PROBLEM TO WORK ON – Search the records for the word "utilization" and report each line that has it.

THE DATA –
^^^^^^^^^^^^^^^^
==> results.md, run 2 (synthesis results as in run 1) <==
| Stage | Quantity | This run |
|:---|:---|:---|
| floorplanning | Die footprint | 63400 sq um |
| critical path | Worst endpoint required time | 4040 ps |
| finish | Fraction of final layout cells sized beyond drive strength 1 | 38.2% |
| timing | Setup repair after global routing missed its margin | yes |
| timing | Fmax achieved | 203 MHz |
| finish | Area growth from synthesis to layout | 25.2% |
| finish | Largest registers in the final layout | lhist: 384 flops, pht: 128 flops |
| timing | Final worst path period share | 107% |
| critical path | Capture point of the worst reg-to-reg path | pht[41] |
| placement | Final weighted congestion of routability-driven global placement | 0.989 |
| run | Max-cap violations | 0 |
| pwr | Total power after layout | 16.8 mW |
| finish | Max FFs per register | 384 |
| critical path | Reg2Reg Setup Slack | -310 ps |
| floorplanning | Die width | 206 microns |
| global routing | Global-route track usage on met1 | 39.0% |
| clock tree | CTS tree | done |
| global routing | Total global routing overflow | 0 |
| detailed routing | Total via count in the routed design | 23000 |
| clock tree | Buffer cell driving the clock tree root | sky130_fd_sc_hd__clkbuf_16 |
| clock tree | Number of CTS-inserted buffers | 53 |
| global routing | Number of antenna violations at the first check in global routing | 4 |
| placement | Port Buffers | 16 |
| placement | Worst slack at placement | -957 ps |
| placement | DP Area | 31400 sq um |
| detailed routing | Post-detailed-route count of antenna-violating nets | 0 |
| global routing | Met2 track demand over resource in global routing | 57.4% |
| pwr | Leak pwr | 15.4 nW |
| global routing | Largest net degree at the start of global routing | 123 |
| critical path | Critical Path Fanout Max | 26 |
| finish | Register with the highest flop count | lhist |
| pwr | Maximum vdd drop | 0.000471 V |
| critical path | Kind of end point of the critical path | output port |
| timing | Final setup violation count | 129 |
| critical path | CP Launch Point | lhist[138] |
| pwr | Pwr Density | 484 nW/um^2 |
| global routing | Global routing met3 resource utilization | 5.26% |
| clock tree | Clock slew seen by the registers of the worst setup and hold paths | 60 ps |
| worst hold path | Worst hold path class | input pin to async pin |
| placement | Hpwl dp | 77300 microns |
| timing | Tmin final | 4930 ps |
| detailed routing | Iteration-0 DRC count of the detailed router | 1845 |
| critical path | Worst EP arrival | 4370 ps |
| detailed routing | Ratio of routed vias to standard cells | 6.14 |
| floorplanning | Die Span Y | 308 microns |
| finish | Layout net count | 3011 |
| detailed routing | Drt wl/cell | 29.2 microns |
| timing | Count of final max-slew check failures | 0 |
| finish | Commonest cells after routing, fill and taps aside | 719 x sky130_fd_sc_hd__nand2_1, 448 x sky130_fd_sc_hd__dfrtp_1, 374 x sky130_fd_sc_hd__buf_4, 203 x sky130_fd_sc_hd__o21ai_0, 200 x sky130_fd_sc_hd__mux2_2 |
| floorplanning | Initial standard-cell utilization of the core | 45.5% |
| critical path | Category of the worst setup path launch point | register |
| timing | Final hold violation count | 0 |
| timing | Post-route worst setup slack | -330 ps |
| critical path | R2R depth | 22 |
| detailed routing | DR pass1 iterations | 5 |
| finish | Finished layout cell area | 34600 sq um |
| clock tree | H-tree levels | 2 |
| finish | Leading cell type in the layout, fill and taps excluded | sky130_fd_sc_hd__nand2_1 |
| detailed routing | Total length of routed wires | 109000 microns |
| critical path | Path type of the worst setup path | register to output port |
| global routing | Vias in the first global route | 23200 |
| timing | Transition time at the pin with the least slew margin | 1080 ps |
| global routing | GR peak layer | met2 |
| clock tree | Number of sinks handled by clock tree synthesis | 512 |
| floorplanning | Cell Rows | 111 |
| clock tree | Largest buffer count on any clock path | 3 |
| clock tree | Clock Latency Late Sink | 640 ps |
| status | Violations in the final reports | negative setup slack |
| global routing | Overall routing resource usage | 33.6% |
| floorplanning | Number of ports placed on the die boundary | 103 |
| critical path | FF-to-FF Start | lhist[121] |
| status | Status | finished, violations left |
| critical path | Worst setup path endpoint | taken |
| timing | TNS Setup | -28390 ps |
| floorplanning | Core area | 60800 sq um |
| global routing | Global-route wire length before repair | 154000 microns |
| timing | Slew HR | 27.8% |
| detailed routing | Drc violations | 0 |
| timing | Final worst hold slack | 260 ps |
## src/rtl/fe_pkg.sv

```systemverilog
// shared widths, flush causes and the fetch address view for the
// fetch address sequencer; compile ahead of every rtl module

package fe_pkg;

  // ====================================================================
  // address and block geometry
  // ====================================================================
  localparam int VADDR_W     = 32;
  localparam int FETCH_BYTES = 8;
  localparam int FETCH_OFF_W = $clog2(FETCH_BYTES);
  localparam int BTB_IDX_W   = 4;   // 16 entries
  localparam int BTB_TAG_W   = VADDR_W - BTB_IDX_W - FETCH_OFF_W;

  // ====================================================================
  // commit age
  // ====================================================================
  localparam int CMT_ID_W     = 5;
  localparam int CMT_IDX_W    = CMT_ID_W - 1;
  localparam int CMT_WRAP_BIT = CMT_ID_W - 1;   // flips on every rob wrap
  localparam int DISP_W       = 2;              // one-hot group id

  localparam int CAUSE_W   = 4;
  localparam int MEDELEG_W = 1 << CAUSE_W;

  // trap causes use the riscv codes so they index medeleg directly;
  // non-trap flushes sit on codes the frontend never traps on
  typedef enum logic [CAUSE_W-1:0] {
    INST_ACC_FAULT  = 4'd1,
    ILLEGAL_INST    = 4'd2,
    MRET            = 4'd6,
    SRET            = 4'd7,
    ECALL_U         = 4'd8,
    ECALL_S         = 4'd9,
    SILENT_FLUSH    = 4'd10,
    ECALL_M         = 4'd11,
    INST_PAGE_FAULT = 4'd12,
    ANOTHER_FLUSH   = 4'd14
  } except_t;

  // raw for the sequencer, tag/idx/off for btb and block alignment
  typedef union packed {
    logic [VADDR_W-1:0] raw;
    struct packed {
      logic [BTB_TAG_W-1:0]   tag;
      logic [BTB_IDX_W-1:0]   idx;
      logic [FETCH_OFF_W-1:0] off;
    } f;
  } fetch_addr_u;

endpackage

```

## src/rtl/fe_btb.sv

```systemverilog
// direct-mapped branch target buffer, one entry per fetch block index
// searched with the accepted s0 address and answering with hit and target at s1

`timescale 1ns/1ps

module fe_btb (
  input  logic                       i_clk,
  input  logic                       i_reset_n,
  input  logic                       i_s0_valid,
  input  fe_pkg::fetch_addr_u        i_s0_vaddr,
  input  logic                       i_br_update,
  input  logic [fe_pkg::VADDR_W-1:0] i_br_pc,
  input  logic [fe_pkg::VADDR_W-1:0] i_br_target,
  input  logic                       i_br_taken,
  output logic                       o_s1_hit,
  output logic [fe_pkg::VADDR_W-1:0] o_s1_target
);
  import fe_pkg::*;

  localparam int ENTRIES = 1 << BTB_IDX_W;

  logic [ENTRIES-1:0]   r_valid;
  logic [BTB_TAG_W-1:0] r_tag    [ENTRIES];
  logic [VADDR_W-1:0]   r_target [ENTRIES];
  fetch_addr_u          w_upd;
  logic                 w_upd_match;
  logic                 w_s0_match;

  assign w_upd.raw   = i_br_pc;
  assign w_upd_match = r_valid[w_upd.f.idx] & (r_tag[w_upd.f.idx] == w_upd.f.tag);
  assign w_s0_match  = r_valid[i_s0_vaddr.f.idx] &
                       (r_tag[i_s0_vaddr.f.idx] == i_s0_vaddr.f.tag);

  // ====================================================================
  // update from resolved branches
  // ====================================================================
  always_ff @(posedge i_clk or negedge i_reset_n) begin
    if (!i_reset_n) begin
      r_valid <= '0;
    end else if (i_br_update) begin
      if (i_br_taken) begin
        r_valid[w_upd.f.idx] <= 1'b1;
      end else if (w_upd_match) begin
        r_valid[w_upd.f.idx] <= 1'b0;   // drop a stale prediction
      end
    end
  end

  always_ff @(posedge i_clk) begin
    if (i_br_update & i_br_taken) begin
      r_tag[w_upd.f.idx]    <= w_upd.f.tag;
      r_target[w_upd.f.idx] <= i_br_target;
    end
  end

  // ====================================================================
  // s1 response
  // ====================================================================
  always_ff @(posedge i_clk or negedge i_reset_n) begin
    if (!i_reset_n) begin
      o_s1_hit <= 1'b0;
    end else begin
      o_s1_hit <= i_s0_valid & w_s0_match;   // old contents on a same-cycle update
    end
  end

  always_ff @(posedge i_clk) begin
    o_s1_target <= r_target[i_s0_vaddr.f.idx];
  end

endmodule

```

## src/rtl/fe_fetch_fsm.sv

```systemverilog
// fetch state machine and s0 address register
// picks the address presented to the cache each cycle: flush target,
// btb target from s1, or the held sequential address

`timescale 1ns/1ps

module fe_fetch_fsm #(
  parameter logic [fe_pkg::VADDR_W-1:0] PC_INIT = 32'h8000_0000
) (
  input  logic                       i_clk,
  input  logic                       i_reset_n,
  input  logic                       i_ic_ready,
  input  logic                       i_ibuf_ready,
  input  logic                       i_flush,
  input  logic                       i_pending_older,
  input  logic [fe_pkg::VADDR_W-1:0] i_flush_target,
  input  logic                       i_s1_redirect,
  input  logic [fe_pkg::VADDR_W-1:0] i_s1_target,
  input  logic                       i_s2_ic_miss,
  input  logic                       i_s2_ibuf_stall,
  input  logic [fe_pkg::VADDR_W-1:0] i_s2_vaddr,
  output logic                       o_fetch_valid,
  output fe_pkg::fetch_addr_u        o_fetch_vaddr
);
  import fe_pkg::*;

  localparam logic [2:0] INIT            = 3'd0;
  localparam logic [2:0] FETCH_REQ       = 3'd1;
  localparam logic [2:0] WAIT_IC_FILL    = 3'd2;
  localparam logic [2:0] WAIT_IBUF_FREE  = 3'd3;
  localparam logic [2:0] WAIT_FLUSH_FREE = 3'd4;

  logic [2:0]         r_state;
  logic [2:0]         w_state_next;
  logic [VADDR_W-1:0] r_s0_vaddr;
  logic [VADDR_W-1:0] w_s0_next;
  logic               w_take_flush;
  logic               w_accept;
  fetch_addr_u        w_aligned;
  logic [VADDR_W-1:0] w_seq_next;

  // a held older flush keeps its target against a younger one
  assign w_take_flush = i_flush & ~((r_state == WAIT_FLUSH_FREE) & i_pending_older);
  assign w_accept     = o_fetch_valid & i_ic_ready;

  always_comb begin
    case (r_state)
      INIT           : o_fetch_valid = 1'b0;
      WAIT_IBUF_FREE : o_fetch_valid = i_ibuf_ready;
      default        : o_fetch_valid = 1'b1;
    endcase
  end

  // ====================================================================
  // s0 address select
  // ====================================================================
  always_comb begin
    if (w_take_flush) begin
      o_fetch_vaddr.raw = i_flush_target;
    end else if (i_s1_redirect) begin
      o_fetch_vaddr.raw = i_s1_target;
    end else begin
      o_fetch_vaddr.raw = r_s0_vaddr;
    end
  end

  always_comb begin
    w_aligned       = o_fetch_vaddr;
    w_aligned.f.off = '0;   // block start
  end
  assign w_seq_next = w_aligned.raw + VADDR_W'(FETCH_BYTES);

  // ====================================================================
  // next state
  // ====================================================================
  always_comb begin
    w_state_next = r_state;
    w_s0_next    = o_fetch_vaddr.raw;   // hold what was presented
    case (r_state)
      INIT: begin
        w_state_next = i_flush ? WAIT_FLUSH_FREE : FETCH_REQ;
      end
      FETCH_REQ: begin
        if (i_flush) begin
          if (w_accept) begin
            w_s0_next = w_seq_next;
          end else begin
            w_state_next = WAIT_FLUSH_FREE;
          end
        end else if (i_s2_ic_miss) begin
          w_state_next = WAIT_IC_FILL;
          w_s0_next    = i_s2_vaddr;   // refetch the missed block
        end else if (i_s2_ibuf_stall) begin
          w_state_next = WAIT_IBUF_FREE;
          w_s0_next    = i_s2_vaddr;
        end else if (w_accept) begin
          w_s0_next = w_seq_next;
        end
      end
      default: begin   // wait states end on the first accepted request
        if (w_accept) begin
          w_state_next = FETCH_REQ;
          w_s0_next    = w_seq_next;
        end else if (w_take_flush) begin
          w_state_next = WAIT_FLUSH_FREE;
        end
      end
    endcase
  end

  always_ff @(posedge i_clk or negedge i_reset_n) begin
    if (!i_reset_n) begin
      r_state    <= INIT;
      r_s0_vaddr <= PC_INIT;
    end else begin
      r_state    <= w_state_next;
      r_s0_vaddr <= w_s0_next;
    end
  end

endmodule

```

## src/rtl/fe_fetch_stages.sv

```systemverilog
// s1 and s2 request pipeline with clear tracking
// raises the s2 retry events and hides cleared blocks from o_s2_valid

`timescale 1ns/1ps

module fe_fetch_stages (
  input  logic                       i_clk,
  input  logic                       i_reset_n,
  input  logic                       i_accept,
  input  logic [fe_pkg::VADDR_W-1:0] i_s0_vaddr,
  input  logic                       i_flush,
  input  logic                       i_btb_hit,
  input  logic                       i_s2_miss,
  input  logic                       i_ibuf_ready,
  output logic                       o_s1_redirect,
  output logic                       o_s2_ic_miss,
  output logic                       o_s2_ibuf_stall,
  output logic                       o_s2_valid,
  output logic [fe_pkg::VADDR_W-1:0] o_s2_vaddr,
  output logic                       o_s2_predicted
);
  import fe_pkg::*;

  logic               r_s1_valid;
  logic               r_s1_clear;
  logic [VADDR_W-1:0] r_s1_vaddr;
  logic               r_s2_valid;
  logic               r_s2_clear;
  logic               w_s2_stall;

  assign o_s1_redirect   = r_s1_valid & ~r_s1_clear & i_btb_hit;
  assign o_s2_valid      = r_s2_valid & ~r_s2_clear;
  assign o_s2_ic_miss    = o_s2_valid & i_s2_miss;
  assign o_s2_ibuf_stall = o_s2_valid & ~i_s2_miss & ~i_ibuf_ready;   // miss wins
  assign w_s2_stall      = o_s2_ic_miss | o_s2_ibuf_stall;

  always_ff @(posedge i_clk or negedge i_reset_n) begin
    if (!i_reset_n) begin
      r_s1_valid <= 1'b0;
      r_s1_clear <= 1'b0;
      r_s2_valid <= 1'b0;
      r_s2_clear <= 1'b0;
    end else begin
      r_s1_valid <= i_accept;
      // request issued during a retry is refetched later
      r_s1_clear <= w_s2_stall & ~i_flush;
      r_s2_valid <= r_s1_valid;
      r_s2_clear <= r_s1_clear | i_flush | w_s2_stall;
    end
  end

  always_ff @(posedge i_clk) begin
    r_s1_vaddr     <= i_s0_vaddr;
    o_s2_vaddr     <= r_s1_vaddr;
    o_s2_predicted <= o_s1_redirect;   // block that redirected fetch
  end

endmodule

```

## src/rtl/fe_flush_tracker.sv

```systemverilog
// forms the flush strobe from commit and branch, and keeps the age
// tag of the latest flush so a younger one cannot override an older one

`timescale 1ns/1ps

module fe_flush_tracker (
  input  logic                        i_clk,
  input  logic                        i_reset_n,
  input  logic                        i_commit_valid,
  input  logic [fe_pkg::CMT_ID_W-1:0] i_commit_cmt_id,
  input  logic [fe_pkg::DISP_W-1:0]   i_commit_grp_id,
  input  logic                        i_br_update,
  input  logic                        i_br_mispredict,
  input  logic [fe_pkg::CMT_ID_W-1:0] i_br_cmt_id,
  input  logic [fe_pkg::DISP_W-1:0]   i_br_grp_id,
  output logic                        o_flush,
  output logic                        o_pending_older
);
  import fe_pkg::*;

  logic                r_flush_valid;
  logic [CMT_ID_W-1:0] r_flush_cmt_id;
  logic [DISP_W-1:0]   r_flush_grp_id;
  logic [CMT_ID_W-1:0] w_cmt_id;
  logic [DISP_W-1:0]   w_grp_id;

  // true when a is older than b
  function automatic logic is_older(input logic [CMT_ID_W-1:0] a_cmt,
                                    input logic [DISP_W-1:0]   a_grp,
                                    input logic [CMT_ID_W-1:0] b_cmt,
                                    input logic [DISP_W-1:0]   b_grp);
    logic [CMT_IDX_W-1:0] a_idx;
    logic [CMT_IDX_W-1:0] b_idx;
    a_idx = a_cmt[CMT_IDX_W-1:0];
    b_idx = b_cmt[CMT_IDX_W-1:0];
    if (a_cmt == b_cmt) begin
      return a_grp < b_grp;
    end else if (a_cmt[CMT_WRAP_BIT] == b_cmt[CMT_WRAP_BIT]) begin
      return a_idx < b_idx;
    end
    return a_idx > b_idx;   // b has wrapped past a
  endfunction

  assign o_flush  = i_commit_valid | (i_br_update & i_br_mispredict);
  assign w_cmt_id = i_commit_valid ? i_commit_cmt_id : i_br_cmt_id;
  assign w_grp_id = i_commit_valid ? i_commit_grp_id : i_br_grp_id;

  assign o_pending_older = r_flush_valid &
                           is_older(r_flush_cmt_id, r_flush_grp_id, w_cmt_id, w_grp_id);

  always_ff @(posedge i_clk or negedge i_reset_n) begin
    if (!i_reset_n) begin
      r_flush_valid <= 1'b0;
    end else if (o_flush) begin
      r_flush_valid <= 1'b1;
    end
  end

  always_ff @(posedge i_clk) begin
    if (o_flush) begin
      r_flush_cmt_id <= w_cmt_id;
      r_flush_grp_id <= w_grp_id;
    end
  end

endmodule

```

## src/rtl/fe_frontend.sv

```systemverilog
// top of the fetch address sequencer
// cache and instruction buffer appear only as ready levels and miss pulses

`timescale 1ns/1ps

module fe_frontend #(
  parameter logic [fe_pkg::VADDR_W-1:0] PC_INIT = 32'h8000_0000
) (
  input  logic                         i_clk,
  input  logic                         i_reset_n,
  input  logic                         i_ic_ready,
  input  logic                         i_s2_miss,
  input  logic                         i_ibuf_ready,
  input  logic                         i_commit_valid,
  input  fe_pkg::except_t              i_commit_cause,
  input  logic [fe_pkg::VADDR_W-1:0]   i_commit_epc,
  input  logic [fe_pkg::CMT_ID_W-1:0]  i_commit_cmt_id,
  input  logic [fe_pkg::DISP_W-1:0]    i_commit_grp_id,
  input  logic [fe_pkg::VADDR_W-1:0]   i_mepc,
  input  logic [fe_pkg::VADDR_W-1:0]   i_sepc,
  input  logic [fe_pkg::VADDR_W-1:0]   i_mtvec,
  input  logic [fe_pkg::VADDR_W-1:0]   i_stvec,
  input  logic [fe_pkg::MEDELEG_W-1:0] i_medeleg,
  input  logic                         i_br_update,
  input  logic [fe_pkg::VADDR_W-1:0]   i_br_pc,
  input  logic [fe_pkg::VADDR_W-1:0]   i_br_target,
  input  logic                         i_br_taken,
  input  logic                         i_br_mispredict,
  input  logic [fe_pkg::CMT_ID_W-1:0]  i_br_cmt_id,
  input  logic [fe_pkg::DISP_W-1:0]    i_br_grp_id,
  output logic                         o_fetch_valid,
  output fe_pkg::fetch_addr_u          o_fetch_vaddr,
  output logic                         o_s2_valid,
  output logic [fe_pkg::VADDR_W-1:0]   o_s2_vaddr,
  output logic                         o_s2_predicted
);
  import fe_pkg::*;

  logic [VADDR_W-1:0] w_flush_target;
  logic               w_flush;
  logic               w_pending_older;
  logic               w_accept;
  logic               w_btb_hit;
  logic [VADDR_W-1:0] w_btb_target;
  logic               w_s1_redirect;
  logic               w_s2_ic_miss;
  logic               w_s2_ibuf_stall;

  assign w_accept = o_fetch_valid & i_ic_ready;

  fe_redirect_target u_target (
    .i_commit_valid (i_commit_valid),
    .i_commit_cause (i_commit_cause),
    .i_commit_epc   (i_commit_epc),
    .i_mepc         (i_mepc),
    .i_sepc         (i_sepc),
    .i_mtvec        (i_mtvec),
    .i_stvec        (i_stvec),
    .i_medeleg      (i_medeleg),
    .i_br_target    (i_br_target),
    .o_target       (w_flush_target)
  );

  fe_flush_tracker u_flush (
    .i_clk           (i_clk),
    .i_reset_n       (i_reset_n),
    .i_commit_valid  (i_commit_valid),
    .i_commit_cmt_id (i_commit_cmt_id),
    .i_commit_grp_id (i_commit_grp_id),
    .i_br_update     (i_br_update),
    .i_br_mispredict (i_br_mispredict),
    .i_br_cmt_id     (i_br_cmt_id),
    .i_br_grp_id     (i_br_grp_id),
    .o_flush         (w_flush),
    .o_pending_older (w_pending_older)
  );

  fe_btb u_btb (
    .i_clk       (i_clk),
    .i_reset_n   (i_reset_n),
    .i_s0_valid  (w_accept),
    .i_s0_vaddr  (o_fetch_vaddr),
    .i_br_update (i_br_update),
    .i_br_pc     (i_br_pc),
    .i_br_target (i_br_target),
    .i_br_taken  (i_br_taken),
    .o_s1_hit    (w_btb_hit),
    .o_s1_target (w_btb_target)
  );

  fe_fetch_fsm #(
    .PC_INIT (PC_INIT)
  ) u_fsm (
    .i_clk           (i_clk),
    .i_reset_n       (i_reset_n),
    .i_ic_ready      (i_ic_ready),
    .i_ibuf_ready    (i_ibuf_ready),
    .i_flush         (w_flush),
    .i_pending_older (w_pending_older),
    .i_flush_target  (w_flush_target),
    .i_s1_redirect   (w_s1_redirect),
    .i_s1_target     (w_btb_target),
    .i_s2_ic_miss    (w_s2_ic_miss),
    .i_s2_ibuf_stall (w_s2_ibuf_stall),
    .i_s2_vaddr      (o_s2_vaddr),
    .o_fetch_valid   (o_fetch_valid),
    .o_fetch_vaddr   (o_fetch_vaddr)
  );

  fe_fetch_stages u_stages (
    .i_clk           (i_clk),
    .i_reset_n       (i_reset_n),
    .i_accept        (w_accept),
    .i_s0_vaddr      (o_fetch_vaddr.raw),
    .i_flush         (w_flush),
    .i_btb_hit       (w_btb_hit),
    .i_s2_miss       (i_s2_miss),
    .i_ibuf_ready    (i_ibuf_ready),
    .o_s1_redirect   (w_s1_redirect),
    .o_s2_ic_miss    (w_s2_ic_miss),
    .o_s2_ibuf_stall (w_s2_ibuf_stall),
    .o_s2_valid      (o_s2_valid),
    .o_s2_vaddr      (o_s2_vaddr),
    .o_s2_predicted  (o_s2_predicted)
  );

endmodule

```

## src/rtl/fe_redirect_target.sv

```systemverilog
// restart address for a flushing commit or a branch mispredict
// purely combinational and a commit always wins over the branch target

`timescale 1ns/1ps

module fe_redirect_target (
  input  logic                         i_commit_valid,
  input  fe_pkg::except_t              i_commit_cause,
  input  logic [fe_pkg::VADDR_W-1:0]   i_commit_epc,
  input  logic [fe_pkg::VADDR_W-1:0]   i_mepc,
  input  logic [fe_pkg::VADDR_W-1:0]   i_sepc,
  input  logic [fe_pkg::VADDR_W-1:0]   i_mtvec,
  input  logic [fe_pkg::VADDR_W-1:0]   i_stvec,
  input  logic [fe_pkg::MEDELEG_W-1:0] i_medeleg,
  input  logic [fe_pkg::VADDR_W-1:0]   i_br_target,
  output logic [fe_pkg::VADDR_W-1:0]   o_target
);
  import fe_pkg::*;

  logic               w_deleg;
  logic [VADDR_W-1:0] w_trap_vec;

  // illegal inst follows the ecall_m delegation bit
  assign w_deleg = (i_commit_cause == ILLEGAL_INST) ? i_medeleg[ECALL_M] :
                                                      i_medeleg[i_commit_cause];
  assign w_trap_vec = w_deleg ? i_stvec : i_mtvec;

  always_comb begin
    if (!i_commit_valid) begin
      o_target = i_br_target;   // mispredict restart
    end else begin
      case (i_commit_cause)
        SILENT_FLUSH  : o_target = i_commit_epc + VADDR_W'(4);
        ANOTHER_FLUSH : o_target = i_commit_epc;
        MRET          : o_target = i_mepc;
        SRET          : o_target = i_sepc;
        default       : o_target = w_trap_vec;
      endcase
    end
  end

endmodule

```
^^^^^^^^^^^^^^^^
ANSWER AREA –
| global routing | Global routing met3 resource utilization | 5.26% |
| floorplanning | Initial standard-cell utilization of the core | 45.5% |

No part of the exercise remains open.